# Rock Salt for Hay Preservative ???????



## VA Haymaker (Jul 1, 2014)

I've read a bunch of posts on various forums where some folks will sprinkle rock salt on the layers of square bales as they stack them. They make it sound like the cure for high moisture hay as it dries our the hay and prevents dust and mold.

I'm having a hard time with this one.

Rock salt on squares - does it really work and if so - how and if it really works, why aren't we all using it or university studies recommending it?


----------



## rjmoses (Apr 4, 2010)

I know some people who have done this with success but I have never done it myself.

Over the summer, I had a problem with ants getting in my barn were I feed the cats. I had some old water softener salt salt that I spread around where they were coming in. I had heard that ants wouldn't cross it because it burned their feet. That area stays real wet. So I'm thinking it absorbs moisture from its surroundings.

Ralph


----------



## slowzuki (Mar 8, 2011)

Doesn’t work, has been proven. Does help animals like poor hay.


----------



## ozarkian (Dec 11, 2010)

Several years ago I had a late season cutting of pure alfalfa squares baled that the hay crew felt I should have them put rock salt between the layers. I went to the feed store and bought rock salt. I had zero mold and mildew problems with that hay. I had never heard of putting salt in the stacks. The hay crew told me they have done this for years. My hay buyers said their animals loved the hay.


----------



## IH 1586 (Oct 16, 2014)

A friend of mine has put salt on his hay. Guess it works, I have never tried it.


----------



## Gearclash (Nov 25, 2010)

We used to scatter salt on layers of small squares also, if the moisture seemed questionable. Sure never seemed to hurt anything.


----------



## PaMike (Dec 7, 2013)

We also stacked a layer then spread some fine salt over the layer, then stacked another layer. I don't know if it really helps or not. We also stack on edge here, so maybe when the moisture comes out of the bale the salt absorbs it...

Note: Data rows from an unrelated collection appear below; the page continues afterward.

**src/rtl/alu_ctrl_pkg.sv**
```systemverilog
// Shared codes for the EX-stage ALU control / multiply-divide block:
// ALU opcodes, funct and ALUOp encodings, and the multiply/divide FSM states.
package alu_ctrl_pkg;

   localparam logic [3:0] OP_AND  = 4'b0000;
   localparam logic [3:0] OP_OR   = 4'b0001;
   localparam logic [3:0] OP_LUI  = 4'b0010;
   localparam logic [3:0] OP_ADD  = 4'b0011;
   localparam logic [3:0] OP_SLL  = 4'b0100;
   localparam logic [3:0] OP_NOR  = 4'b0101;
   localparam logic [3:0] OP_SRL  = 4'b0110;
   localparam logic [3:0] OP_SUB  = 4'b0111;
   localparam logic [3:0] OP_JR   = 4'b1000;
   localparam logic [3:0] OP_NONE = 4'b1001;

   localparam logic [5:0] FN_AND   = 6'b100100;
   localparam logic [5:0] FN_OR    = 6'b100101;
   localparam logic [5:0] FN_ADD   = 6'b100000;
   localparam logic [5:0] FN_SUB   = 6'b100010;
   localparam logic [5:0] FN_NOR   = 6'b100111;
   localparam logic [5:0] FN_SLL   = 6'b000000;
   localparam logic [5:0] FN_SRL   = 6'b000010;
   localparam logic [5:0] FN_JR    = 6'b001000;
   localparam logic [5:0] FN_MULT  = 6'b011000;
   localparam logic [5:0] FN_MULTU = 6'b011001;
   localparam logic [5:0] FN_DIV   = 6'b011010;
   localparam logic [5:0] FN_DIVU  = 6'b011011;
   localparam logic [5:0] FN_MFHI  = 6'b010000;
   localparam logic [5:0] FN_MTHI  = 6'b010001;
   localparam logic [5:0] FN_MFLO  = 6'b010010;
   localparam logic [5:0] FN_MTLO  = 6'b010011;

   localparam logic [2:0] ALUOP_ADDI = 3'b110;
   localparam logic [2:0] ALUOP_ORI  = 3'b101;
   localparam logic [2:0] ALUOP_ANDI = 3'b011;
   localparam logic [2:0] ALUOP_LUI  = 3'b001;
   localparam logic [2:0] ALUOP_LWSW = 3'b010;
   localparam logic [2:0] ALUOP_BEQ  = 3'b100;

   typedef enum logic [1:0] {
      IDLE = 2'd0,
      MUL  = 2'd1,
      DIV  = 2'd2,
      DONE = 2'd3
   } md_state_t;

endpackage

```
**src/rtl/md_iter_unit.sv**
```systemverilog
// Iterative multiply (shift-add) / divide (restoring) datapath, one bit per cycle,
// with magnitude conversion on load and sign fix-up of the final result.
module md_iter_unit #(
   parameter int DATA_WIDTH = 32
) (
   input  logic                  clk,
   input  logic                  reset,
   input  logic                  load,
   input  logic                  step,
   input  logic                  is_div,
   input  logic                  is_signed,
   input  logic [DATA_WIDTH-1:0] rs,
   input  logic [DATA_WIDTH-1:0] rt,
   output logic                  last,
   output logic [DATA_WIDTH-1:0] res_hi,
   output logic [DATA_WIDTH-1:0] res_lo
);

   localparam int W  = DATA_WIDTH;
   localparam int CW = $clog2(DATA_WIDTH);

   // acc holds {partial product, multiplier} or {remainder, dividend/quotient}
   logic [2*W-1:0] acc;
   logic [2*W-1:0] acc_next;
   logic [W-1:0]   mag_b;
   logic [W-1:0]   rs_hold;
   logic [CW-1:0]  count;
   logic           div_mode;
   logic           neg_lo;
   logic           neg_hi;
   logic           div_zero;

   logic [W-1:0]   mag_rs;
   logic [W-1:0]   mag_rt;
   logic [W:0]     sum;
   logic [W:0]     shifted;
   logic [W:0]     trial;
   logic [2*W-1:0] prod_fix;
   logic [W-1:0]   quo_fix;
   logic [W-1:0]   rem_fix;

   // operand magnitudes for the signed forms
   always_comb begin
      mag_rs = rs;
      mag_rt = rt;
      if (is_signed && rs[W-1]) begin
         mag_rs = -rs;
      end else begin
         mag_rs = rs;
      end
      if (is_signed && rt[W-1]) begin
         mag_rt = -rt;
      end else begin
         mag_rt = rt;
      end
   end

   // one iteration of shift-add or restoring division
   always_comb begin
      sum      = {1'b0, acc[2*W-1:W]} + (acc[0] ? {1'b0, mag_b} : {(W+1){1'b0}});
      shifted  = {acc[2*W-1:W], acc[W-1]};
      trial    = shifted - {1'b0, mag_b};
      acc_next = acc;
      if (div_mode) begin
         if (!trial[W]) begin
            acc_next = {trial[W-1:0], acc[W-2:0], 1'b1};
         end else begin
            acc_next = {shifted[W-1:0], acc[W-2:0], 1'b0};
         end
      end else begin
         acc_next = {sum, acc[W-1:1]};
      end
   end

   // sign fix-up and divide-by-zero override of the final result
   always_comb begin
      prod_fix = neg_lo ? -acc_next : acc_next;
      quo_fix  = neg_lo ? -acc_next[W-1:0] : acc_next[W-1:0];
      rem_fix  = neg_hi ? -acc_next[2*W-1:W] : acc_next[2*W-1:W];
      res_hi   = prod_fix[2*W-1:W];
      res_lo   = prod_fix[W-1:0];
      if (div_mode) begin
         if (div_zero) begin
            res_hi = rs_hold;
            res_lo = {W{1'b1}};
         end else begin
            res_hi = rem_fix;
            res_lo = quo_fix;
         end
      end else begin
         res_hi = prod_fix[2*W-1:W];
         res_lo = prod_fix[W-1:0];
      end
   end

   assign last = step && (count == CW'(W-1));

   // operand latch on issue, then one iteration per step cycle
   always_ff @(posedge clk) begin
      if (reset) begin
         acc      <= {(2*W){1'b0}};
         mag_b    <= {W{1'b0}};
         rs_hold  <= {W{1'b0}};
         count    <= {CW{1'b0}};
         div_mode <= 1'b0;
         neg_lo   <= 1'b0;
         neg_hi   <= 1'b0;
         div_zero <= 1'b0;
      end else if (load) begin
         acc      <= {{W{1'b0}}, (is_div ? mag_rs : mag_rt)};
         mag_b    <= is_div ? mag_rt : mag_rs;
         rs_hold  <= rs;
         count    <= {CW{1'b0}};
         div_mode <= is_div;
         neg_lo   <= is_signed && (rs[W-1] ^ rt[W-1]);
         neg_hi   <= is_signed && is_div && rs[W-1];
         div_zero <= is_div && (rt == {W{1'b0}});
      end else if (step) begin
         acc      <= acc_next;
         count    <= count + CW'(1);
      end else begin
         acc      <= acc;
         count    <= count;
      end
   end

endmodule

```
**src/rtl/alu_control_md.sv**
```systemverilog
// EX-stage ALU control decoder with HI/LO registers, MFHI/MFLO/MTHI/MTLO and an
// iterative multiply/divide engine that stalls the pipeline while it runs.
module alu_control_md
   import alu_ctrl_pkg::*;
#(
   parameter int DATA_WIDTH  = 32,
   parameter int ALUOP_WIDTH = 3
) (
   input  logic                   clk,
   input  logic                   reset,
   input  logic                   valid_i,
   input  logic [ALUOP_WIDTH-1:0] ALUOp,
   input  logic [5:0]             ALUFunction,
   input  logic [DATA_WIDTH-1:0]  ReadData1,
   input  logic [DATA_WIDTH-1:0]  ReadData2,
   output logic [3:0]             ALUOperation,
   output logic [DATA_WIDTH-1:0]  md_result,
   output logic                   md_result_sel,
   output logic                   stall,
   output logic [DATA_WIDTH-1:0]  hi,
   output logic [DATA_WIDTH-1:0]  lo
);

   md_state_t             state;
   md_state_t             state_next;
   logic                  is_rtype;
   logic                  fn_mul;
   logic                  fn_div;
   logic                  fn_signed;
   logic                  start;
   logic                  busy;
   logic                  last;
   logic                  write_mthi;
   logic                  write_mtlo;
   logic [DATA_WIDTH-1:0] res_hi;
   logic [DATA_WIDTH-1:0] res_lo;

   assign is_rtype  = (ALUOp == {ALUOP_WIDTH{1'b1}});
   assign fn_mul    = is_rtype && (ALUFunction == FN_MULT || ALUFunction == FN_MULTU);
   assign fn_div    = is_rtype && (ALUFunction == FN_DIV  || ALUFunction == FN_DIVU);
   assign fn_signed = (ALUFunction == FN_MULT) || (ALUFunction == FN_DIV);
   assign start     = valid_i && (state == IDLE) && (fn_mul || fn_div);
   assign busy      = (state == MUL) || (state == DIV);
   assign stall     = busy || start;
   assign write_mthi = valid_i && (state == IDLE) && is_rtype && (ALUFunction == FN_MTHI);
   assign write_mtlo = valid_i && (state == IDLE) && is_rtype && (ALUFunction == FN_MTLO);

   // ALU opcode decode
   always_comb begin
      ALUOperation = OP_NONE;
      if (is_rtype) begin
         case (ALUFunction)
            FN_AND:  ALUOperation = OP_AND;
            FN_OR:   ALUOperation = OP_OR;
            FN_ADD:  ALUOperation = OP_ADD;
            FN_SUB:  ALUOperation = OP_SUB;
            FN_NOR:  ALUOperation = OP_NOR;
            FN_SLL:  ALUOperation = OP_SLL;
            FN_SRL:  ALUOperation = OP_SRL;
            FN_JR:   ALUOperation = OP_JR;
            default: ALUOperation = OP_NONE;
         endcase
      end else begin
         case (ALUOp)
            ALUOP_WIDTH'(ALUOP_ADDI): ALUOperation = OP_ADD;
            ALUOP_WIDTH'(ALUOP_ORI):  ALUOperation = OP_OR;
            ALUOP_WIDTH'(ALUOP_ANDI): ALUOperation = OP_AND;
            ALUOP_WIDTH'(ALUOP_LUI):  ALUOperation = OP_LUI;
            ALUOP_WIDTH'(ALUOP_LWSW): ALUOperation = OP_ADD;
            ALUOP_WIDTH'(ALUOP_BEQ):  ALUOperation = OP_SUB;
            default:                  ALUOperation = OP_NONE;
         endcase
      end
   end

   // HI/LO move-from path to write-back
   always_comb begin
      md_result_sel = 1'b0;
      md_result     = {DATA_WIDTH{1'b0}};
      if (is_rtype && ALUFunction == FN_MFHI) begin
         md_result_sel = 1'b1;
         md_result     = hi;
      end else if (is_rtype && ALUFunction == FN_MFLO) begin
         md_result_sel = 1'b1;
         md_result     = lo;
      end else begin
         md_result_sel = 1'b0;
         md_result     = {DATA_WIDTH{1'b0}};
      end
   end

   // next state; DONE always returns to IDLE so a held instruction cannot restart
   always_comb begin
      state_next = state;
      case (state)
         IDLE: begin
            if (start && fn_div) begin
               state_next = DIV;
            end else if (start) begin
               state_next = MUL;
            end else begin
               state_next = IDLE;
            end
         end
         MUL, DIV: begin
            if (last) begin
               state_next = DONE;
            end else begin
               state_next = state;
            end
         end
         DONE:    state_next = IDLE;
         default: state_next = IDLE;
      endcase
   end

   // state register
   always_ff @(posedge clk) begin
      if (reset) begin
         state <= IDLE;
      end else begin
         state <= state_next;
      end
   end

   // HI/LO: engine result on the last iteration, otherwise MTHI/MTLO
   always_ff @(posedge clk) begin
      if (reset) begin
         hi <= {DATA_WIDTH{1'b0}};
         lo <= {DATA_WIDTH{1'b0}};
      end else if (last) begin
         hi <= res_hi;
         lo <= res_lo;
      end else begin
         if (write_mthi) begin
            hi <= ReadData1;
         end else begin
            hi <= hi;
         end
         if (write_mtlo) begin
            lo <= ReadData1;
         end else begin
            lo <= lo;
         end
      end
   end

   md_iter_unit #(
      .DATA_WIDTH(DATA_WIDTH)
   ) u_iter (
      .clk       (clk),
      .reset     (reset),
      .load      (start),
      .step      (busy),
      .is_div    (fn_div),
      .is_signed (fn_signed),
      .rs        (ReadData1),
      .rt        (ReadData2),
      .last      (last),
      .res_hi    (res_hi),
      .res_lo    (res_lo)
   );

endmodule

```
**config.mk**
```make
export PLATFORM = sky130hd
export DESIGN_NAME = alu_control_md
export DESIGN_NICKNAME = d
export VERILOG_FILES = /design/src/rtl/alu_ctrl_pkg.sv /design/src/rtl/md_iter_unit.sv /design/src/rtl/alu_control_md.sv
export SDC_FILE = /design/constraint.sdc
export NUM_CORES = 1
export LEC_CHECK = 0
export CORE_UTILIZATION = 55
export DETAILED_ROUTE_END_ITERATION = 10
export PLACE_DENSITY = 0.77
export SLEW_MARGIN = 20
export SYNTH_ARGS = -nofsm -noshare
export SYNTH_HDL_FRONTEND = slang
export SYNTH_SLANG_ARGS = --single-unit
export TNS_END_PERCENT = 20
```
**constraint.sdc**
```tcl
create_clock -name clk -period 13.5 [get_ports clk]
set_clock_uncertainty 0.15 [all_clocks]
set_input_delay 3.375 -clock clk [delete_from_list [all_inputs] [get_ports clk]]
set_output_delay 3.375 -clock clk [all_outputs]
set_load 0.01 [all_outputs]
```
# Word-level counts from Yosys, hierarchy flattened

Index checks and enable logic that the tools add are counted.

Register bits after elaboration: 203
Input bits: 76
Output and inout bits: 102
Logic and storage cells: 111

$add $sub $neg: 8
Eq/ne operators: 27
Mux-type cells: 31
Bitwise operators: 1
Reductions and logical operators: 32

Operator list:

| kind                                                | count |
|---|---|
| two-way mux 32 bit                                  | 19 |
| two-way mux 64 bit                                  | 3 |
| negator 32 bit                                      | 4 |
| negator 64 bit                                      | 1 |
| equality test 6 x 5 -> 1 bit, second input constant | 8 |
| adder 32 x 32 -> 33 bit                             | 1 |
| subtractor 33 x 32 -> 33 bit                        | 1 |
| logical NOT 32 bit                                  | 1 |
| case mux 4 bit (8 select lines)                     | 1 |
| equality test 6 bit, second input constant          | 5 |
| case mux 4 bit (5 select lines)                     | 1 |
| logical AND 1 bit                                   | 17 |
| equality test 3 bit, second input constant          | 4 |
| equality test 3 x 2 -> 1 bit, second input constant | 2 |
| equality test 6 x 2 -> 1 bit, second input constant | 1 |
| equality test 6 x 4 -> 1 bit, second input constant | 1 |
| logical NOT 6 bit                                   | 1 |
| logical OR 1 bit                                    | 6 |
| case mux 2 bit (3 select lines)                     | 1 |
| nonzero test 2 bit                                  | 3 |
| OR reduction 2 bit                                  | 3 |
| adder 5 x 1 -> 5 bit, second input constant         | 1 |
| equality test 5 bit, second input constant          | 1 |
| equality test 2 bit, second input constant          | 2 |
| other kinds (8)                                     | 11 |

# Longest topological paths before layout

Gate-level depths: netlist of the first run.

Depth after elaboration: 8
Depth in mapped cells: 24
Mapped depth without buffers: 21

# Hierarchy

Synthesis of the first run repeated with hierarchy kept, for this count alone.

Cell total of the unflattened synthesis: 2673
Area, all modules: 19169.6 sq um

By module, submodules not included:

| module         | instances | cells an instance | area an instance (sq um) |
|---|---|---|---|
| md_iter_unit   | 1         | 2222              | 15397.3 |
| alu_control_md | 1         | 451               | 3772.4 |

# Least setup slack after synthesis of the first run

Ideal clock, no wire load.

Kind: input to output
Start: input ALUFunction[1]
End: output md_result[12]
Arrival: 4599 ps
Data required time: 9975 ps
Path slack: 5376 ps
Stages: 5
Buffers on the path: 3
Cell sequence: clkbuf_1 clkbuf_1 buf_1 mux2i_1 nor2_1

Cells in the longest elaborated chain, start to end: 4

RTL lines:

| item                         | RTL line             | text |
|---|---|---|
| start, declared              | alu_control_md.sv:13 | `input logic [5:0] ALUFunction,` |
| equality test 6 x 5 -> 1 bit | alu_control_md.sv:83 | `end else if (is_rtype && ALUFunction == FN_MFLO) begin` |
| logical AND 1 bit            | alu_control_md.sv:83 |  |
| two-way mux 32 bit           | alu_control_md.sv:83 |  |
| two-way mux 32 bit (*)       | alu_control_md.sv:80 | `if (is_rtype && ALUFunction == FN_MFHI) begin` |
| end, declared                | alu_control_md.sv:17 | `output logic [DATA_WIDTH-1:0] md_result,` |

Mark *: on every way between the ends. The rest lies on a longest branch, timed or not.

# Worst setup path after layout of the first run

Start: input ALUOp[0]
End: output stall

Cells in the longest elaborated chain, start to end: 5

RTL lines:

| item                                        | RTL line                                   | text |
|---|---|---|
| start, declared                             | alu_control_md.sv:12                       | `input logic [ALUOP_WIDTH-1:0] ALUOp,` |
| equality test 3 bit (*)                     | alu_control_md.sv:38                       | `assign is_rtype = (ALUOp == {ALUOP_WIDTH{1'b1}});` |
| logical AND 1 bit, on equally long branches | alu_control_md.sv:39, alu_control_md.sv:40 |  |
| logical OR 1 bit (*)                        | alu_control_md.sv:42                       | `assign start = valid_i && (state == IDLE) && (fn_mul \|\| fn_div);` |
| logical AND 1 bit (*)                       | alu_control_md.sv:42                       |  |
| logical OR 1 bit (*)                        | alu_control_md.sv:44                       | `assign stall = busy \|\| start;` |
| end, declared                               | alu_control_md.sv:19                       | `output logic stall,` |

Marks and branches as above.

==> impl_metrics.toml, run 1 <==
[run_status]
status = "completed"

[floorplanning]
core_mm2 = 0.0325
ioPinCount = 178
die_x_um = 184
start_util = 0.558
dieArea_mm2 = 0.0337
rows = 66
die_y_um = 184

[routing]
ant_nets = 0
wl_per_cell_um = 24.6
finalWirelength_um = 74000
drt-vias-per-instance = 6.72
drt-initial-drc-count = 2628
drc = 0
firstDrtPassIters = 6
vias = 20200

[layout]
fin_nets = 2693
area_growth_pct = 15.5
final_layout_size_suffix_gt1_frac = 0.0464
fillCellCount = 2978
final_cell_mix = "nand2_1 (295), nor2_1 (263), a21oi_1 (211)"
final_cells = 3005
mostFrequentLayoutCell = "nand2_1"

[clock_network]
cts_max_path_buffers = 3
clk_pin_slew_ps = 60
tritoncts = "done"
cts.sinks = 203
cts_resized = 0
cts-root-buf = "clkbuf_16"
cts_setup_buffers = 0
numCtsBuffers = 25
clock_latency_ps = 560
hold_buffers = 0
h-tree-depth = 1

[sta]
rsz0062_at_grt = "no"
min_period_ps = 10000
tns_ps = 0
slew_violations = 0
maxSlewHeadroom = 0.237
fin_crit_sh = 0.741
worstMarginPinSlew_ps = 1140
hold_viol = 0
fmax_mhz = 100
finalSetupViolations = 0

[worst_setup_path]
crit_path_end_kind = "primary output"
worstPathRequired_ps = 9970
start_kind = "primary input"
crit_type = "primary input to primary output"
worst-endpoint-arrival_ps = 6480
cp_max_fo = 58

[grt]
grt_overflow = 0
antenna_found_initial = 5
grt_max_degree = 86
grt_pass1_wl_um = 111000
grt.total_usage = 0.431
first_global_vias = 18800

[logic_synthesis]
avgSynthCellArea_um2 = 7.30
ys_warn_count = 0
synthCells = 2488
ys_async_sr_fraction = 0
synth_top_area_share = 0.224
synth.distinct_cells = 89
synthAdderAreaFrac = 0.0511
synth_compound_area_frac = 0.281
synth.top_cells.by_area = "dfxtp_1 (22%), mux2i_1 (7.8%), nand2_1 (6.1%)"
syn_area_mm2 = 0.0182
synth_edf_count = 0
muxShareOfSynthArea = 0.0827
post_synth_and_or_nand_nor_area_fraction = 0.219
synth_flop_cell = "dfxtp_1"
yosysTopAreaCell = "dfxtp_1"
synth_top_family_by_area = "compound AO/OA/AOI/OAI gates"
syn-num-nets = 2637
ys_seq_elements = 203
synth-xor-area-share = 0.0883
ys_seq_area_frac = 0.224

[place]
dp_cells = 2958
dp_hpwl_um = 55700
io_buffers = 177
gp_congestion = 1.01

[power]
p_leak_nw = 7.89
internal_power_mw = 1.41
combPwrFrac = 0.403
ir_drop_uv = 110
power.density_mw_per_mm2 = 112
pwr-share-clk = 0.324
switchingPower_mw = 0.930
p_sw_frac = 0.397
p_seq_frac = 0.273

[worst_hold_path]
min_path_type = "flop to flop"

[flow_run]
maxCapViolations = 0
## worst max-delay path, cell delays in order
cell and delay [ps]:
clkdlybuf4s50_1 600, and3_1 260, nand3_1 160, nor2_1 310
nand2_4 380, nand2_1 690, clkdlybuf4s50_1 670
## layout make-up
type | count | area, um^2 | area share
Sequential cell | 203 | 4070 | 0.194
Tap cell | 442 | 553 | 0.0264
Multi-Input combinational cell | 2033 | 13200 | 0.628
Timing Repair Buffer | 206 | 1990 | 0.0949
Clock inverter | 7 | 178 | 0.00847
Inverter | 75 | 282 | 0.0134
Antenna cell | 1 | 2.50 | 0.000119
Clock buffer | 38 | 724 | 0.0345
## state kept, by name, indices dropped and copies added, names as in the netlist, 2 cells and up
| signal | count |
|---|---|
| u_iter.rs_hold | 32 |
| u_iter.count | 5 |
| u_iter.acc | 64 |
| lo | 32 |
| state | 2 |
| u_iter.mag_b | 32 |
| hi | 32 |
## synth_stat cells, types with 8 or more instances
library cell	n
a2111oi_0	8
a211oi_1	75
a21o_1	30
a21oi_1	212
a221oi_1	68
a222oi_1	12
a22oi_1	18
a311o_1	8
a311oi_1	15
a31oi_1	22
and2_1	47
and3_1	13
buf_1	17
buf_2	14
clkbuf_1	141
dfxtp_1	203
ha_1	71
inv_1	74
mux2i_1	142
nand2_1	297
nand2b_1	20
nand3_1	33
nand4_1	19
nor2_1	265
nor2b_1	11
nor3_1	76
nor4_1	19
o211ai_1	22
o21a_1	14
o21ai_0	139
o22ai_1	9
o31ai_1	24
o41ai_1	14
or2_2	16
or3_1	23
xnor2_1	114
xor2_1	69
## cell families (layout without fill, tap and decap cells)
| logic type | after synthesis | count (layout) |
|---|---|---|
| compound gates | 759 | 759 |
| xor+xnor | 183 | 183 |
| fa+ha+maj | 73 | 73 |
| buf+inv | 252 | 326 |
| flops | 203 | 203 |
| mux | 149 | 149 |
| other cells | 0 | 1 |
| simple gates | 869 | 869 |
## per-layer routing
layer,wire [um],track usage,up-vias
met2,32800,0.676,1173
met3,7440,0.0895,280
met5,52,0,-
met4,5690,0.296,8
met1,28000,0.528,9515
li1,-,-,9221
## power by group through the flow
stage	Sequential, mW	Combinational [mW]	Clock (mW)
2_1_floorplan	0.645	0.644	0
3_3_place_gp	0.651	0.891	0
3_5_place_dp	0.652	0.906	0
4_1_cts	0.639	0.913	0.755
5_1_grt	0.641	1.01	0.777
6_report	0.640	0.944	0.758
## per-stage QoR
| stage | cell area (um^2) | hold slack, ps | power, mW | util | setup slack [ps] |
|---|---|---|---|---|---|
| after floorplan | 18200 | 283 | 1.29 | - | 5380 |
| after global placement | 20100 | 291 | 1.54 | 0.616 | 3690 |
| after detailed placement | 20100 | 298 | 1.56 | 0.616 | 3590 |
| after CTS | 21000 | 304 | 2.31 | 0.644 | 3580 |
| after global routing | 21000 | 321 | 2.43 | 0.644 | 3240 |
| final | 21000 | 305 | 2.34 | 0.645 | 3500 |
## path summary, 6_finish.rpt
check / depth (start not counted) / slack (ps) / from / end
max: 7 / 3500 / ALUOp[0] / stall
max reg2reg: 20 / 6670 / u_iter.mag_b[17]$_SDFFE_PP0P_ / hi[18]$_SDFFE_PP0P_
min: 2 / 300 / u_iter.rs_hold[10]$_SDFFE_PP0P_ / u_iter.rs_hold[10]$_SDFFE_PP0P_
min reg2reg: 2 / 300 / u_iter.rs_hold[10]$_SDFFE_PP0P_ / u_iter.rs_hold[10]$_SDFFE_PP0P_
Note: power is estimated with default switching activity, not from simulation.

I think it will help on marginal hay, but its no substitute for preservative..


----------



## Hayjosh (Mar 24, 2016)

Salt affects microbes such as mold by three different mechanisms: creating a hypertonic environment resulting in water loss from the organism, inhibition of certain enzymatic activities and interference with molecular processes of the organism's nucleic acid (DNA). That being said, the salt needs to be solubilized to be effective. Unless you had bales left untreated the same time you treated some (controls), you can't make any claim the salt worked.


----------



## slowzuki (Mar 8, 2011)

I should add, I was raised doing this every year. No difference once we stopped. Tossing it in on the layers, you can't distribute it evenly enough to each part of each bale to stop bales from spoiling, it just won't happen, the salt doesn't volitilize to spread in the bale to the surfaces that the molds can colonize. Can to actually soak up a percent or 2 of water required tons of salt.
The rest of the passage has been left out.